→ Exercise brief
Nothing but the listing below, retyped exactly, should appear in the answer.

→ Study material
$ cat config.mk
export PLATFORM = sky130hd
export DESIGN_NAME = instr_fetch_unit
export DESIGN_NICKNAME = d
export VERILOG_FILES = /design/src/rtl/cpu_pkg.sv /design/src/rtl/rise_detect.sv /design/src/rtl/instr_fetch_unit.sv
export SDC_FILE = /design/constraint.sdc
export NUM_CORES = 1
export LEC_CHECK = 0
export CAP_MARGIN = 25
export CORE_MARGIN = 4
export CORE_UTILIZATION = 30
export DETAILED_ROUTE_END_ITERATION = 6
export GPL_ROUTABILITY_DRIVEN = 0
export PLACE_DENSITY_LB_ADDON = 0.1
export SLEW_MARGIN = 20
export SYNTH_ARGS = -nofsm -noshare
export SYNTH_HDL_FRONTEND = slang
export SYNTH_HIERARCHICAL = 1
export SYNTH_SLANG_ARGS = --single-unit
$ cat constraint.sdc
create_clock -name clk -period 2.2 [get_ports clk]
set_input_delay 0.22 -clock clk [delete_from_list [all_inputs] [get_ports clk]]
set_output_delay 0.22 -clock clk [all_outputs]
set_load 0.03 [all_outputs]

→ Output below
$ cat config.mk
export PLATFORM = sky130hd
export DESIGN_NAME = instr_fetch_unit
export DESIGN_NICKNAME = d
export VERILOG_FILES = /design/src/rtl/cpu_pkg.sv /design/src/rtl/rise_detect.sv /design/src/rtl/instr_fetch_unit.sv
export SDC_FILE = /design/constraint.sdc
export NUM_CORES = 1
export LEC_CHECK = 0
export CAP_MARGIN = 25
export CORE_MARGIN = 4
export CORE_UTILIZATION = 30
export DETAILED_ROUTE_END_ITERATION = 6
export GPL_ROUTABILITY_DRIVEN = 0
export PLACE_DENSITY_LB_ADDON = 0.1
export SLEW_MARGIN = 20
export SYNTH_ARGS = -nofsm -noshare
export SYNTH_HDL_FRONTEND = slang
export SYNTH_HIERARCHICAL = 1
export SYNTH_SLANG_ARGS = --single-unit
$ cat constraint.sdc
create_clock -name clk -period 2.2 [get_ports clk]
set_input_delay 0.22 -clock clk [delete_from_list [all_inputs] [get_ports clk]]
set_output_delay 0.22 -clock clk [all_outputs]
set_load 0.03 [all_outputs]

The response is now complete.